Sadly, that’s the problem with the NaviBot. It’s not perfect. Whilst it picks up more dirt and dust than you can shake a pointy stick at, it tends to miss things and leave behind floors which are still visibly a bit dirty, if generally improved. Our rug, for example, is still covered with white bits of fluff, paper or crumbs, particularly around the edges where the NaviBot’s feeble rotating side brushes do almost nothing to remove them.

Clearly the NaviBot is supposed to be used in conjunction with a regular, perhaps weekly, cleaning schedule to provide all-round vacuuming coverage. It can’t lift the furniture, either, (yes you’re supposed to vacuum under your sofa!) so it’s really not going to replace manual vacuuming any time soon. What it does do, however, is impress guests, and keep floors looking just clean enough to convince people that you’ve actually vacuumed sometime in the last week.

If you’re truly spectacularly lazy, like me, and also can’t stand those little spots that the NaviBot just can’t seem to work its way into, you can use the IR (oh how I wish it was Bluetooth) remote to manually control the NaviBot both with the vacuum system on or off. Fire it up in manual mode and you can trundle it back and forth over the troublesome spot until it’s clean, and subsequently be proud of yourself for doing some “housework.” Hey, holding those buttons down is hard!

Alongside manual control are a plethora of options for automatic cleaning, including a scheduled or delayed start, “spot” cleaning, automatic cleaning and a button on the remote labelled “max” which doesn’t seem to do much.

When the battery starts running low after you’ve instructed the Samsung NaviBot to clean your floors 4 consecutive times, either for entertainment or because you actually want them reasonably clean and can’t be bothered to pick up the real vacuum, the NaviBot has a charging station into which it can navigate itself. It’s actually entertaining to watch the little blighter smugly negotiate its way into the charging station, a feat that I can’t seem to accomplish very effectively with manual control. Clearly it’s better at driving itself than me, that is until it’s supposed to hunt down and vacuum up dirt where my birds-eye view of the floor is far more effective than its pets-eye view of the ceiling.

To negotiate its way around obstacles the vacuum includes a variety of sensors, from the typical “I’ve just bumped into something” sensors on the front and sides, which seem to get triggered far too easily when it brushes up against a wall or sofa, to stair-safety cliff sensors, and the very obvious upward-pointing camera.

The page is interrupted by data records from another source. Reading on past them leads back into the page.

===== config.mk =====
export PLATFORM = sky130hd
export DESIGN_NAME = joy_dir_filter_flat
export DESIGN_NICKNAME = d
export VERILOG_FILES = /design/src/rtl/joy_dir_filter_pkg.sv /design/src/rtl/joy_dir_filter_if.sv /design/src/rtl/joy_dir_filter_debounce.sv /design/src/rtl/joy_dir_filter.sv /design/src/flat_wrapper.sv
export SDC_FILE = /design/constraint.sdc
export NUM_CORES = 1
export LEC_CHECK = 0
export ABC_CLOCK_PERIOD_IN_PS = 3150
export BUFFER_PORTS_ARGS = -buffer_cell sky130_fd_sc_hd__buf_4
export CAP_MARGIN = 20
export CORE_ASPECT_RATIO = 2
export CORE_MARGIN = 2
export CORE_UTILIZATION = 40
export DETAILED_ROUTE_END_ITERATION = 12
export GPL_ROUTABILITY_DRIVEN = 0
export PLACE_DENSITY_LB_ADDON = 0.12
export SYNTH_ARGS = -nofsm -noshare
export SYNTH_HDL_FRONTEND = slang
export SYNTH_HIERARCHICAL = 1
export SYNTH_SLANG_ARGS = --single-unit

===== constraint.sdc =====
create_clock -name clk -period 3.15 [get_ports clk]
set_input_delay 0.1575 -clock clk [delete_from_list [all_inputs] [get_ports clk]]
set_output_delay 0.1575 -clock clk [all_outputs]
set_load 0.01 [all_outputs]

===== src/rtl/joy_dir_filter_pkg.sv =====
// Shared definitions for the joystick direction conditioner.
//   DIR_*          bit index of each direction inside a 4-bit player slice
//   joy_mode_t     restriction mode selected by the mode input
//   prio_enc       fixed priority encoder, up > down > left > right
//   cancel_opposites  drops both bits of an up+down or left+right pair
//   dir_onehot     4-bit one-hot of a direction index
package joy_pkg;

    localparam int DIR_UP    = 3;
    localparam int DIR_DOWN  = 2;
    localparam int DIR_LEFT  = 1;
    localparam int DIR_RIGHT = 0;

    typedef enum logic [1:0] {
        JM_8WAY   = 2'd0,
        JM_4LAST  = 2'd1,
        JM_4FIRST = 2'd2,
        JM_2H     = 2'd3
    } joy_mode_t;

    function automatic logic [1:0] prio_enc(input logic [3:0] v);
        if (v[DIR_UP])        return 2'(DIR_UP);
        else if (v[DIR_DOWN]) return 2'(DIR_DOWN);
        else if (v[DIR_LEFT]) return 2'(DIR_LEFT);
        else                  return 2'(DIR_RIGHT);
    endfunction

    function automatic logic [3:0] cancel_opposites(input logic [3:0] v);
        logic [3:0] r;
        r = v;
        if (v[DIR_UP] && v[DIR_DOWN]) begin
            r[DIR_UP]   = 1'b0;
            r[DIR_DOWN] = 1'b0;
        end
        if (v[DIR_LEFT] && v[DIR_RIGHT]) begin
            r[DIR_LEFT]  = 1'b0;
            r[DIR_RIGHT] = 1'b0;
        end
        return r;
    endfunction

    function automatic logic [3:0] dir_onehot(input logic [1:0] d);
        return 4'b0001 << d;
    endfunction

endpackage


===== src/rtl/joy_dir_filter_if.sv =====
// Direction bus between the input merge and the filter.
//   ce      sample enable for the debounce counters
//   mode    restriction mode, shared by all players
//   indir   raw directions, player p at [4p+3:4p] = {up, down, left, right}
//   outdir  filtered directions, same packing
//   changed per-player one-cycle pulse when that outdir slice changes
// master drives ce/mode/indir; slave is the filter.
interface joy_dir_filter_if #(
    parameter int PLAYERS = 2
);
    logic                   ce;
    logic [1:0]             mode;
    logic [4*PLAYERS-1:0]   indir;
    logic [4*PLAYERS-1:0]   outdir;
    logic [PLAYERS-1:0]     changed;

    modport master (
        output ce,
        output mode,
        output indir,
        input  outdir,
        input  changed
    );

    modport slave (
        input  ce,
        input  mode,
        input  indir,
        output outdir,
        output changed
    );
endinterface


===== src/rtl/joy_dir_filter_debounce.sv =====
// One direction bit: 2-flop synchroniser followed by an optional debouncer.
//   clk, reset_n  clock, asynchronous active-low reset
//   ce_i          debounce sample enable
//   raw_i         asynchronous raw level
//   level_o       accepted (synchronised, debounced) level
// The accepted level flips only after DB_LEN consecutive ce samples that
// disagree with it; any agreeing sample restarts the count.
module joy_debounce #(
    parameter int DB_EN  = 1,
    parameter int DB_LEN = 8
) (
    input  logic clk,
    input  logic reset_n,
    input  logic ce_i,
    input  logic raw_i,
    output logic level_o
);

    logic sync1_q;
    logic sync2_q;

    always_ff @(posedge clk or negedge reset_n) begin
        if (!reset_n) begin
            sync1_q <= 1'b0;
            sync2_q <= 1'b0;
        end else begin
            sync1_q <= raw_i;
            sync2_q <= sync1_q;
        end
    end

    generate
        if (DB_EN != 0) begin : g_db
            localparam logic [7:0] LEN = 8'(DB_LEN);

            logic       lvl_q, lvl_d;
            logic [7:0] cnt_q, cnt_d;

            // The count is cleared on accept, so it stays below DB_LEN and
            // cannot wrap.
            always_comb begin
                lvl_d = lvl_q;
                cnt_d = cnt_q;
                if (ce_i) begin
                    if (sync2_q == lvl_q) begin
                        cnt_d = '0;
                    end else if (cnt_q + 8'd1 == LEN) begin
                        lvl_d = ~lvl_q;
                        cnt_d = '0;
                    end else begin
                        cnt_d = cnt_q + 8'd1;
                    end
                end
            end

            always_ff @(posedge clk or negedge reset_n) begin
                if (!reset_n) begin
                    lvl_q <= 1'b0;
                    cnt_q <= '0;
                end else begin
                    lvl_q <= lvl_d;
                    cnt_q <= cnt_d;
                end
            end

            assign level_o = lvl_q;
        end else begin : g_bypass
            logic unused_ce;
            assign unused_ce = ce_i;
            assign level_o   = sync2_q;
        end
    endgenerate

endmodule


===== src/rtl/joy_dir_filter.sv =====
// Multi-player joystick direction conditioner.
//   clk, reset_n  clock, asynchronous active-low reset
//   bus           joy_dir_filter_if slave: ce, mode, indir in; outdir, changed out
// Each direction bit is synchronised and debounced, then each player slice is
// restricted according to mode: 8-way with opposite-pair cancel, 4-way
// last-pressed-wins, 4-way first-pressed-holds, or 2-way horizontal.
// outdir and changed are registered.
module joy_dir_filter
    import joy_pkg::*;
#(
    parameter int PLAYERS = 2,
    parameter int DB_EN   = 1,
    parameter int DB_LEN  = 8
) (
    input  logic clk,
    input  logic reset_n,
    joy_dir_filter_if.slave bus
);

    localparam int NB = 4 * PLAYERS;

    logic [NB-1:0] acc;
    logic [NB-1:0] acc_prev_q;
    logic [1:0]    mode_prev_q;
    logic          mode_chg;
    joy_mode_t     mode_e;

    assign mode_e   = joy_mode_t'(bus.mode);
    assign mode_chg = (bus.mode != mode_prev_q);

    generate
        for (genvar b = 0; b < NB; b++) begin : g_bit
            joy_debounce #(
                .DB_EN  (DB_EN),
                .DB_LEN (DB_LEN)
            ) u_db (
                .clk     (clk),
                .reset_n (reset_n),
                .ce_i    (bus.ce),
                .raw_i   (bus.indir[b]),
                .level_o (acc[b])
            );
        end
    endgenerate

    always_ff @(posedge clk or negedge reset_n) begin
        if (!reset_n) begin
            acc_prev_q  <= '0;
            mode_prev_q <= '0;
        end else begin
            acc_prev_q  <= acc;
            mode_prev_q <= bus.mode;
        end
    end

    generate
        for (genvar p = 0; p < PLAYERS; p++) begin : g_player
            logic [3:0] lvl;
            logic [3:0] rise;
            logic [3:0] held;
            logic [3:0] rose;
            logic [1:0] cur_q, cur_d;
            logic       valid_q, valid_d;
            logic [3:0] out_q, out_d;
            logic       chg_q;

            assign lvl  = acc[4*p +: 4];
            assign rise = lvl & ~acc_prev_q[4*p +: 4];

            // A mode change drops any selection and blanks the slice for one
            // cycle; the next cycle starts from the idle rule of the new mode.
            always_comb begin
                cur_d   = cur_q;
                valid_d = valid_q;
                out_d   = '0;
                held    = lvl;
                rose    = rise;
                if (mode_e == JM_2H) begin
                    held = lvl & 4'b0011;
                    rose = rise & 4'b0011;
                end

                if (mode_chg) begin
                    valid_d = 1'b0;
                end else begin
                    case (mode_e)
                        JM_8WAY: begin
                            valid_d = 1'b0;
                        end
                        JM_4LAST, JM_2H: begin
                            if (|rose) begin
                                cur_d   = prio_enc(rose);
                                valid_d = 1'b1;
                            end else if (!(valid_q && held[cur_q])) begin
                                cur_d   = prio_enc(held);
                                valid_d = |held;
                            end
                        end
                        JM_4FIRST: begin
                            if (!(valid_q && held[cur_q])) begin
                                cur_d   = prio_enc(held);
                                valid_d = |held;
                            end
                        end
                        default: begin
                            valid_d = 1'b0;
                        end
                    endcase

                    if (mode_e == JM_8WAY) begin
                        out_d = cancel_opposites(lvl);
                    end else if (valid_d) begin
                        out_d = dir_onehot(cur_d);
                    end
                end
            end

            always_ff @(posedge clk or negedge reset_n) begin
                if (!reset_n) begin
                    cur_q   <= '0;
                    valid_q <= 1'b0;
                    out_q   <= '0;
                    chg_q   <= 1'b0;
                end else begin
                    cur_q   <= cur_d;
                    valid_q <= valid_d;
                    out_q   <= out_d;
                    chg_q   <= |(out_d ^ out_q);
                end
            end

            assign bus.outdir[4*p +: 4] = out_q;
            assign bus.changed[p]       = chg_q;
        end
    endgenerate

endmodule


===== src/flat_wrapper.sv =====
// flat-port wrapper written by rule: the top's interface ports become plain ports
module joy_dir_filter_flat import joy_pkg::*;
#(
    parameter int PLAYERS = 2,
    parameter int DB_EN   = 1,
    parameter int DB_LEN  = 8
)
  (clk, reset_n, bus_ce, bus_mode, bus_indir, bus_outdir, bus_changed);
  joy_dir_filter_if #(.PLAYERS(PLAYERS)) bus_i ();
  input  logic clk;
  input  logic reset_n;
  input wire logic [$bits(bus_i.ce)-1:0] bus_ce;
  input wire logic [$bits(bus_i.mode)-1:0] bus_mode;
  input wire logic [$bits(bus_i.indir)-1:0] bus_indir;
  output wire logic [$bits(bus_i.outdir)-1:0] bus_outdir;
  output wire logic [$bits(bus_i.changed)-1:0] bus_changed;
  assign bus_i.ce = bus_ce;
  assign bus_i.mode = bus_mode;
  assign bus_i.indir = bus_indir;
  assign bus_outdir = bus_i.outdir;
  assign bus_changed = bus_i.changed;
  joy_dir_filter #(.PLAYERS(PLAYERS), .DB_EN(DB_EN), .DB_LEN(DB_LEN)) u_core (.clk(clk), .reset_n(reset_n), .bus(bus_i));
endmodule

* Word-level counts from Yosys, hierarchy flattened *
Cells that the tools add are included.

word-level totals
  register bits after elaboration = 114
  bits of input ports = 13

cells by class
  add/sub/neg operators = 8
  $lt $le $gt $ge = 2
  eq/ne operators = 20
  shift-type cells = 2
  muxes and demuxes = 64
  bitwise operators = 22
  reduce and logical (&&, ||, !) cells = 22

operators by type and width
  cell                   number
  $mux W8                16
  $add A8 B1 Y8 const B  8
  $eq A8 B4 Y1 const B   8
  $mux W4                10
  $mux W2                18
  $reduce_and A3 Y1      8
  $reduce_or A4 Y1       6
  $not A1 Y1             16
  $mux W1                14
  $and A4 B4 Y4          2
  $eq A1 B1 Y1           8
  $not A4 Y4             2
  $pmux W2 S2            2
  $shl A1 B2 Y4 const A  2
  $xor A4 B4 Y4          2
  $logic_and A1 B1 Y1    6
  $lt A2 B3 Y1 const B   2
  $pmux W1 S3            2
  $bmux W1 S2            2
  $eq A2 B2 Y1 const B   2
  $eq A2 B1 Y1 const B   1
  $logic_not A2 Y1       1
  $ne A2 B2 Y1           1
  $reduce_or A2 Y1       1

* Longest topological paths before layout *
Gate-level depths: netlist (run 1).

  word-level depth = 15
  mapped depth = 9
  mapped depth without buffers = 7

* Cells and area by module *
Netlist (run 1), hierarchy kept.

modules (own cells, without submodules)
  module          times used  cells an instance  area each (um2)  sequential area each (um2)
  joy_debounce    8           54                 569.3            275.3
  joy_dir_filter  1           189                1686.6           650.6

* Worst setup path before layout (run 1) *
No wires, ideal clock.

  kind = flip-flop to flip-flop
  from = register u_core.g_bit[0].u_db.g_db.lvl_q
  to = register u_core.g_player[0].chg_q
  arrival time = 2.396 ns
  required time = 3.021 ns
  slack = 0.625 ns
  stages on the path, launching flop included = 8
  cell sequence = dfrtp_1 -> and4bb_1 -> a211o_1 -> a311o_1 -> o21a_4 -> and3_1 -> or4_1 -> a2111o_1

between the ends
  word-level cells in the longest chain between the ends = 14

ends and longest elaborated chain
  element                        RTL line                                     RTL
  start, declared                joy_dir_filter_debounce.sv:36                logic lvl_q, lvl_d;
  start signal, assigned         joy_dir_filter_debounce.sv:61                lvl_q <= lvl_d;
  $mux W4                        joy_dir_filter.sv:78                         if (mode_e == JM_2H) begin
  $bmux W1 S2                    joy_dir_filter.sv:94, joy_dir_filter.sv:100
  $mux W1 (not written as such)  joy_dir_filter.sv:94, joy_dir_filter.sv:100
  $logic_and A1 B1 Y1            joy_dir_filter.sv:94, joy_dir_filter.sv:100
  $mux W2                        joy_dir_filter.sv:94                         end else if (!(valid_q && held[cur_q])) begin
  $mux W2                        joy_dir_filter.sv:91                         if (|rose) begin
  $pmux W2 S2                    joy_dir_filter.sv:86                         case (mode_e)
  $mux W2                        joy_dir_filter.sv:83                         if (mode_chg) begin
  $shl A1 B2 Y4                  joy_dir_filter_pkg.sv:43                     return 4'b0001 << d;
  $mux W4                        joy_dir_filter.sv:112                        end else if (valid_d) begin
  $mux W4 (*)                    joy_dir_filter.sv:110                        if (mode_e == JM_8WAY) begin
  $mux W4 (*)                    joy_dir_filter.sv:83
  $xor A4 B4 Y4 (*)              joy_dir_filter.sv:128                        chg_q <= |(out_d ^ out_q);
  $reduce_or A4 Y1 (*)           joy_dir_filter.sv:128
  end signal, assigned           joy_dir_filter.sv:128
  end, declared                  joy_dir_filter.sv:65                         logic chg_q;

Every way passes the cells marked *; elsewhere a longest branch is shown, timed or not. The select of a mux whose other input is x is not followed.
A chain may end at the register's enable or synchronous reset.

* Worst setup path after layout (run 1) *
  from = input bus_mode[0]
  to = register u_core.g_player[0].chg_q

between the ends
  word-level cells in the longest chain between the ends = 15

ends and longest elaborated chain
  element                        RTL line                                     RTL
  start, declared                flat_wrapper.sv:13                           input wire logic [$bits(bus_i.mode)-1:0] bus_mode;
  $eq A2 B2 Y1                   joy_dir_filter.sv:78, joy_dir_filter.sv:86
  $mux W4                        joy_dir_filter.sv:78
  $bmux W1 S2                    joy_dir_filter.sv:94, joy_dir_filter.sv:100
  $mux W1 (not written as such)  joy_dir_filter.sv:94, joy_dir_filter.sv:100
  $logic_and A1 B1 Y1            joy_dir_filter.sv:94, joy_dir_filter.sv:100
  $mux W2                        joy_dir_filter.sv:94
  $mux W2                        joy_dir_filter.sv:91
  $pmux W2 S2                    joy_dir_filter.sv:86
  $mux W2                        joy_dir_filter.sv:83
  $shl A1 B2 Y4                  joy_dir_filter_pkg.sv:43
  $mux W4                        joy_dir_filter.sv:112
  $mux W4                        joy_dir_filter.sv:110
  $mux W4 (*)                    joy_dir_filter.sv:83
  $xor A4 B4 Y4 (*)              joy_dir_filter.sv:128
  $reduce_or A4 Y1 (*)           joy_dir_filter.sv:128

Marks and branches as above.

==> key figures, run 1 <==
Synth
  • Number of synthesized flops with an enable pin: 0
  • Seq/Total Area, Yosys: 0.4571
  • Main synth FF type: dfrtp_1
  • Synth Register Bits: around 110
  • Post-synth design cell area: 0.006241 mm²
  • Synthesized instance count: 621
  • Synth Warn #: 6
  • Share of flip-flops with an asynchronous set or reset: 1.000
  • Post-Syn Nets: 642
  • Syn Area/Cell: 10.05 µm²
  • Synth cell types: a little under 70

Layout
  • Layout cell share with drive strength beyond 1: 0.1869
  • P&R area growth vs syn: 17.64%
  • Commonest non-fill, non-tap cell in the layout: dfrtp_1
  • Ant. Diodes: 0
  • Finished Layout Cells: 872
  • Most frequent cells in the layout: 114 x dfrtp_1, 53 x nor2_1, 49 x inv_1
  • Layout Nets: 682

Timing
  • F_max: 365.4 MHz
  • Clock skew: 6.044 ps
  • Final setup TNS: 0 ps
  • Period minus WS final: ~2700 ps
  • Final worst-path cycle share: 0.8688
  • Hold slack final: 262.4 ps
  • Max_slew headroom: 0.4253
  • RSZ-0062 raised after global routing: no
  • Final setup vio count: 0
  • Final slew viol count: 0
  • Slew at the pin closest to its max-slew limit: 858.0 ps
  • Fin. Hold Viols: 0

Die
  • Die ar.: 0.01668 mm²
  • I/O pin total: 23
  • Initial Util: 0.4080
  • Core ar.: 0.01529 mm²
  • Num rows: 64
  • Die W: around 92 µm
  • Die H: ~180 µm

CTS
  • Root buffer selected by CTS: clkbuf_16
  • Clock Latency Late Sink: 410 ps
  • Num CTS Buffers: 17
  • TritonCTS clock tree: built
  • Setup Buffers After CTS: 0
  • Clock sink count: 114
  • H-Tree Depth: 4
  • CTS Buffer Depth: 2
  • Post-cts resize count: 0
  • Clock slew seen by the registers of the worst setup and hold paths: roughly 60 ps
  • CTS hold repair buffers: 11

Critical path
  • Reg2Reg Depth: 7
  • R2R setup slack: 440 ps
  • Critical Path Source Type: primary input
  • Worst endpoint required time: between 3000 and 4000 ps
  • Element type at the critical path end: flip-flop
  • Critical path arrival: 3020 ps
  • Setup crit start: bus_mode[0]
  • CP max FO: 20
  • Crit Path Category: in2reg
  • R2r endpoint: u_core/g_player[0].chg_q$_DFF_PN0_
  • Crit path capture: u_core/g_player[0].chg_q$_DFF_PN0_
  • Reg2Reg Launch Point: u_core/g_bit[0].u_db/level_o$_DFFE_PN0P_

Detailed routing
  • Vias per cell: 5.440
  • Routed vias: around 4.7k
  • DRT iter0 DRCs: 174
  • WL/cell: 15.45 µm
  • Final ANT Viol Nets: 0
  • Routed WL: 13.47 mm
  • DRC viols: 0
  • Initial DRT Pass Iterations: 4

Pwr
  • Pwr Total: 3.908 mW
  • Leakage: slightly above 3 nW
  • Pwr dens: 532.3 mW/mm²
  • VDD IR-drop max: 340.2 µV

Global route
  • Total GRT Usage: 0.1729
  • Vias in the first global route: 4992
  • Initial antenna violation count: 0
  • Global route overflow: 0
  • Largest net degree at the start of global routing: 50
  • First-pass GRT wire length: 23.22 mm

Hold path
  • Hold Crit Class: in2async

Placement
  • Dpl hpwl: 9.457 mm
  • Dpl cells: 829
  • Number of port buffers: 22

Run status
  • Status: complete, no violations

Flow run
  • Max Cap Viol: 0
[cells in the mapped netlist (7+ instances only)]
| cell type | n | area [µm²] |
|---|---|---|
| nor2b_1 | 7 | 43.79 |
| nand2b_1 | 9 | 56.30 |
| buf_2 | 8 | 40.04 |
| xor2_1 | 8 | 70.07 |
| a21oi_1 | 16 | 80.08 |
| nand3_1 | 17 | 85.08 |
| o21a_1 | 10 | 75.07 |
| o22ai_1 | 35 | 219.0 |
| mux2_4 | 8 | 120.1 |
| nor3_2 | 8 | 80.08 |
| o21bai_1 | 8 | 60.06 |
| nand4_1 | 17 | 106.4 |
| inv_1 | 49 | 183.9 |
| a22oi_2 | 8 | 100.1 |
| nor2_1 | 53 | 198.9 |
| mux2i_1 | 19 | 190.2 |
| ha_1 | 8 | 100.1 |
| nor3b_2 | 8 | 100.1 |
| nor4_1 | 18 | 112.6 |
| and2_4 | 8 | 70.07 |
| o21ai_0 | 26 | 130.1 |
| a21o_1 | 16 | 120.1 |
| a21boi_2 | 8 | 90.09 |
| dfrtp_1 | 114 | 2853 |
| nand2_1 | 38 | 142.6 |
| nand2_2 | 8 | 50.05 |
| xnor2_1 | 27 | 236.5 |
[per-layer routing]
layer	wire length [µm]	up-vias	track usage
li1	-	2305	-
met2	7292	63	0.3115
met3	338	30	0.03555
met4	470	0	0.09433
met5	0	-	0
met1	5369	2346	0.1842
[through the flow]
stage / worst slack [ps] / cell area [µm²] / utilization
floorplan: 625.2 / 6241 / -
global placement: 544.6 / 6605 / 0.4319
detailed placement: 487.9 / 6605 / 0.4319
CTS: 446.0 / 7342 / 0.4800
global route: 336.3 / 7342 / 0.4800
finish: 413.3 / 7342 / 0.4800
[flip-flops by register name (all words and copies together) (netlist names)]
name                          cells
u_core/g_player.chg_q             2
u_core/g_bit.u_db/g_db.cnt_q     64
u_core/g_player.out_q             8
u_core/acc_prev_q                 8
u_core/mode_prev_q                2
u_core/g_player.valid_q           2
u_core/g_bit.u_db/level_o         8
u_core/g_bit.u_db/sync1_q         8
u_core/g_player.cur_q             4
u_core/g_bit.u_db/sync2_q         8
[report_power, final]
part           leakage, nW  switching [mW]  internal, mW  total (mW)
logic                 1.28           0.170         0.124       0.294
clock network        0.298           0.692          1.34        2.03
registers             1.53          0.0674          1.52        1.59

All I can say is: thank god Samsung didn’t make the NaviBot web-controllable, with the ability to look through its camera. Its perspective when there are people standing up in a room can’t be particularly appealing and it would similarly be petty useless for human control- we don’t normally walk from room to room staring at the ceiling. Samsung have placed the camera with some thought, however, because the NaviBot SR8855 will recognise the shape of your ceiling (the whole ceiling, it’s a wide-angle camera) and thus figure out the path it should use to traverse your room. Unfortunately it doesn’t seem to be able to see sofas, chairs, tables, people or, in fact, anything else with this camera, and its room navigation looks clumsy to say the least. Its negotiation of obstacles consists entirely of crashing into them, turning around, crashing into something else, turning around, clipping something slightly, turning around and, perhaps, finally sailing off in a new direction and inevitably missing a patch of floor that it could, if well navigated, have cleaned.

Overall, it’s a great little device. For the most part it clumsily trundles around the house picking up the easy bits of dirt, and moulting carpets (equivalent to pet hair, I suppose). It demonstrates what I might call brief flashes of intelligence, where it takes a direct path to an open doorway to reach the next room, or somehow stops short of an obstacle. And it doesn’t do too bad a job of cleaning up, picking up dirt and dust I didn’t know was there.

At what seems to be over £400, however, you’ve got to either be exceedingly wealthy, exceedingly geeky or exceedingly lazy to actually buy one of these. I’d love one, but I could get one hell of a powerful cyclonic vacuum for that price!

Sunday, August 15th, 2010, Home Appliances.